§ **EXERCISE AIM**
Print out every entry, keeping each line identical to the original.

§ **RAW DATA**
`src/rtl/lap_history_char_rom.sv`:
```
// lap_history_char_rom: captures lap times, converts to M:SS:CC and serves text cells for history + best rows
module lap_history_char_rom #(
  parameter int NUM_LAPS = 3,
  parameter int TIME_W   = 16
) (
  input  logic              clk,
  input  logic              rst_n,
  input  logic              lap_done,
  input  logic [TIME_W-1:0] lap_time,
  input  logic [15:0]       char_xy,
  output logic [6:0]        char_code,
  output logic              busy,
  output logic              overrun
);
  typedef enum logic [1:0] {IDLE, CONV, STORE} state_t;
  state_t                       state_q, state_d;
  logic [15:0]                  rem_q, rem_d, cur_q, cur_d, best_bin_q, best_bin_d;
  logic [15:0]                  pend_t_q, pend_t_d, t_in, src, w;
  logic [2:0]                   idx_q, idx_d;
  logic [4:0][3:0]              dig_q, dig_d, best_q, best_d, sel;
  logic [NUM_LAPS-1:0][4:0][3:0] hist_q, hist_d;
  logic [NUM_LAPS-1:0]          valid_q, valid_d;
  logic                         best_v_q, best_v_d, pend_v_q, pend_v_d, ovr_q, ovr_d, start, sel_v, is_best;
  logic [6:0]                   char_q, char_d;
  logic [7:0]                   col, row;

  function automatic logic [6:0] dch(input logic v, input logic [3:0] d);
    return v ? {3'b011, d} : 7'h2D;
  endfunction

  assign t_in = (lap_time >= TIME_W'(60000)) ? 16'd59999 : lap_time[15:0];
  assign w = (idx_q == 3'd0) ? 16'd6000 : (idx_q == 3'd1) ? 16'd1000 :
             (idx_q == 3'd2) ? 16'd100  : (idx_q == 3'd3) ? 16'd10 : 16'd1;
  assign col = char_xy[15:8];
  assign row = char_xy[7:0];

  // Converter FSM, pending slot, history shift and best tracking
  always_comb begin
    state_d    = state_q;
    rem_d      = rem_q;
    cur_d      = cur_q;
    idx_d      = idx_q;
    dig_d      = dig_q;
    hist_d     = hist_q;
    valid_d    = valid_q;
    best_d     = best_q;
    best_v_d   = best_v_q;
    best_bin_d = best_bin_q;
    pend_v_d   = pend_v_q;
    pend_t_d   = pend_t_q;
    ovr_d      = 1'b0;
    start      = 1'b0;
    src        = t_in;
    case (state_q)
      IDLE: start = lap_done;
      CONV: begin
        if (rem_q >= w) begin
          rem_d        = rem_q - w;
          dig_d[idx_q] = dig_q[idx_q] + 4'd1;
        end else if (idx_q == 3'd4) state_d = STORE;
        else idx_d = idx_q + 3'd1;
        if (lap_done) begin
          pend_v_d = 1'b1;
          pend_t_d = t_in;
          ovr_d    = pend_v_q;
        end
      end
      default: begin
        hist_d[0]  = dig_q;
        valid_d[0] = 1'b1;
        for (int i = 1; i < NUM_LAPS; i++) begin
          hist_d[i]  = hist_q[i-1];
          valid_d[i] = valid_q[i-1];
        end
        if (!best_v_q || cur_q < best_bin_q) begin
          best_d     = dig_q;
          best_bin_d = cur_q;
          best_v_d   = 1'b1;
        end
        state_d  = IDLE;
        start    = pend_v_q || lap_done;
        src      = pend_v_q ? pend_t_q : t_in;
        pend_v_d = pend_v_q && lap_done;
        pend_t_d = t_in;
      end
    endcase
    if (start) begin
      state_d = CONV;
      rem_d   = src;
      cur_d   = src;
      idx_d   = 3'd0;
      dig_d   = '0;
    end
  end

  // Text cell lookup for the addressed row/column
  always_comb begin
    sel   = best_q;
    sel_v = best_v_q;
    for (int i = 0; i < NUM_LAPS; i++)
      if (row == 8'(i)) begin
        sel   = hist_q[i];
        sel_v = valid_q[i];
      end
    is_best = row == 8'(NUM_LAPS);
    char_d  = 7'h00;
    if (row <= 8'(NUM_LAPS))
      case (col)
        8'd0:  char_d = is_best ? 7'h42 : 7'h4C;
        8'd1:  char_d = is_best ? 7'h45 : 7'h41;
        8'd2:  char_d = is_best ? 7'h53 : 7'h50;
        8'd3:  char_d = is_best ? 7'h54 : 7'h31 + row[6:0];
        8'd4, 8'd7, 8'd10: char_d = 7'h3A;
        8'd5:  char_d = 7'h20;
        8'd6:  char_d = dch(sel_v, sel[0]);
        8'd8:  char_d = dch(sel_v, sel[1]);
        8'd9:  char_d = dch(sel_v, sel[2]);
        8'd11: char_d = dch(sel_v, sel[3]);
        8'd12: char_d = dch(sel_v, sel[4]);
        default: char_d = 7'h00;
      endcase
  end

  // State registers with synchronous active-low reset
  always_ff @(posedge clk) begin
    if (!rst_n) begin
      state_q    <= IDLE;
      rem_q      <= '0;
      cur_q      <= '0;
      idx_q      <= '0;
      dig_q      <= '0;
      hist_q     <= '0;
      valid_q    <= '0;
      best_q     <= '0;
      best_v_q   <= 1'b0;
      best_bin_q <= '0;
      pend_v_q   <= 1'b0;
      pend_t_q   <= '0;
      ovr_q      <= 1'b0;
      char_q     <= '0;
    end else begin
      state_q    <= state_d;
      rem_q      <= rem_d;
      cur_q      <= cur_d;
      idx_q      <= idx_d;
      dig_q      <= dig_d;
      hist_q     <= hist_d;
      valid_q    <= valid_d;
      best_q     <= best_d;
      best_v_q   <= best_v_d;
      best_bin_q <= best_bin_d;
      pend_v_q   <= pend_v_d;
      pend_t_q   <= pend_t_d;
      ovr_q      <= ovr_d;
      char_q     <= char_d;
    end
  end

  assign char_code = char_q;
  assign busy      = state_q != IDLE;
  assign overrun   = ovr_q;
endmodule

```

§ **WRITTEN ANSWER**
`src/rtl/lap_history_char_rom.sv`:
```
// lap_history_char_rom: captures lap times, converts to M:SS:CC and serves text cells for history + best rows
module lap_history_char_rom #(
  parameter int NUM_LAPS = 3,
  parameter int TIME_W   = 16
) (
  input  logic              clk,
  input  logic              rst_n,
  input  logic              lap_done,
  input  logic [TIME_W-1:0] lap_time,
  input  logic [15:0]       char_xy,
  output logic [6:0]        char_code,
  output logic              busy,
  output logic              overrun
);
  typedef enum logic [1:0] {IDLE, CONV, STORE} state_t;
  state_t                       state_q, state_d;
  logic [15:0]                  rem_q, rem_d, cur_q, cur_d, best_bin_q, best_bin_d;
  logic [15:0]                  pend_t_q, pend_t_d, t_in, src, w;
  logic [2:0]                   idx_q, idx_d;
  logic [4:0][3:0]              dig_q, dig_d, best_q, best_d, sel;
  logic [NUM_LAPS-1:0][4:0][3:0] hist_q, hist_d;
  logic [NUM_LAPS-1:0]          valid_q, valid_d;
  logic                         best_v_q, best_v_d, pend_v_q, pend_v_d, ovr_q, ovr_d, start, sel_v, is_best;
  logic [6:0]                   char_q, char_d;
  logic [7:0]                   col, row;

  function automatic logic [6:0] dch(input logic v, input logic [3:0] d);
    return v ? {3'b011, d} : 7'h2D;
  endfunction

  assign t_in = (lap_time >= TIME_W'(60000)) ? 16'd59999 : lap_time[15:0];
  assign w = (idx_q == 3'd0) ? 16'd6000 : (idx_q == 3'd1) ? 16'd1000 :
             (idx_q == 3'd2) ? 16'd100  : (idx_q == 3'd3) ? 16'd10 : 16'd1;
  assign col = char_xy[15:8];
  assign row = char_xy[7:0];

  // Converter FSM, pending slot, history shift and best tracking
  always_comb begin
    state_d    = state_q;
    rem_d      = rem_q;
    cur_d      = cur_q;
    idx_d      = idx_q;
    dig_d      = dig_q;
    hist_d     = hist_q;
    valid_d    = valid_q;
    best_d     = best_q;
    best_v_d   = best_v_q;
    best_bin_d = best_bin_q;
    pend_v_d   = pend_v_q;
    pend_t_d   = pend_t_q;
    ovr_d      = 1'b0;
    start      = 1'b0;
    src        = t_in;
    case (state_q)
      IDLE: start = lap_done;
      CONV: begin
        if (rem_q >= w) begin
          rem_d        = rem_q - w;
          dig_d[idx_q] = dig_q[idx_q] + 4'd1;
        end else if (idx_q == 3'd4) state_d = STORE;
        else idx_d = idx_q + 3'd1;
        if (lap_done) begin
          pend_v_d = 1'b1;
          pend_t_d = t_in;
          ovr_d    = pend_v_q;
        end
      end
      default: begin
        hist_d[0]  = dig_q;
        valid_d[0] = 1'b1;
        for (int i = 1; i < NUM_LAPS; i++) begin
          hist_d[i]  = hist_q[i-1];
          valid_d[i] = valid_q[i-1];
        end
        if (!best_v_q || cur_q < best_bin_q) begin
          best_d     = dig_q;
          best_bin_d = cur_q;
          best_v_d   = 1'b1;
        end
        state_d  = IDLE;
        start    = pend_v_q || lap_done;
        src      = pend_v_q ? pend_t_q : t_in;
        pend_v_d = pend_v_q && lap_done;
        pend_t_d = t_in;
      end
    endcase
    if (start) begin
      state_d = CONV;
      rem_d   = src;
      cur_d   = src;
      idx_d   = 3'd0;
      dig_d   = '0;
    end
  end

  // Text cell lookup for the addressed row/column
  always_comb begin
    sel   = best_q;
    sel_v = best_v_q;
    for (int i = 0; i < NUM_LAPS; i++)
      if (row == 8'(i)) begin
        sel   = hist_q[i];
        sel_v = valid_q[i];
      end
    is_best = row == 8'(NUM_LAPS);
    char_d  = 7'h00;
    if (row <= 8'(NUM_LAPS))
      case (col)
        8'd0:  char_d = is_best ? 7'h42 : 7'h4C;
        8'd1:  char_d = is_best ? 7'h45 : 7'h41;
        8'd2:  char_d = is_best ? 7'h53 : 7'h50;
        8'd3:  char_d = is_best ? 7'h54 : 7'h31 + row[6:0];
        8'd4, 8'd7, 8'd10: char_d = 7'h3A;
        8'd5:  char_d = 7'h20;
        8'd6:  char_d = dch(sel_v, sel[0]);
        8'd8:  char_d = dch(sel_v, sel[1]);
        8'd9:  char_d = dch(sel_v, sel[2]);
        8'd11: char_d = dch(sel_v, sel[3]);
        8'd12: char_d = dch(sel_v, sel[4]);
        default: char_d = 7'h00;
      endcase
  end

  // State registers with synchronous active-low reset
  always_ff @(posedge clk) begin
    if (!rst_n) begin
      state_q    <= IDLE;
      rem_q      <= '0;
      cur_q      <= '0;
      idx_q      <= '0;
      dig_q      <= '0;
      hist_q     <= '0;
      valid_q    <= '0;
      best_q     <= '0;
      best_v_q   <= 1'b0;
      best_bin_q <= '0;
      pend_v_q   <= 1'b0;
      pend_t_q   <= '0;
      ovr_q      <= 1'b0;
      char_q     <= '0;
    end else begin
      state_q    <= state_d;
      rem_q      <= rem_d;
      cur_q      <= cur_d;
      idx_q      <= idx_d;
      dig_q      <= dig_d;
      hist_q     <= hist_d;
      valid_q    <= valid_d;
      best_q     <= best_d;
      best_v_q   <= best_v_d;
      best_bin_q <= best_bin_d;
      pend_v_q   <= pend_v_d;
      pend_t_q   <= pend_t_d;
      ovr_q      <= ovr_d;
      char_q     <= char_d;
    end
  end

  assign char_code = char_q;
  assign busy      = state_q != IDLE;
  assign overrun   = ovr_q;
endmodule

```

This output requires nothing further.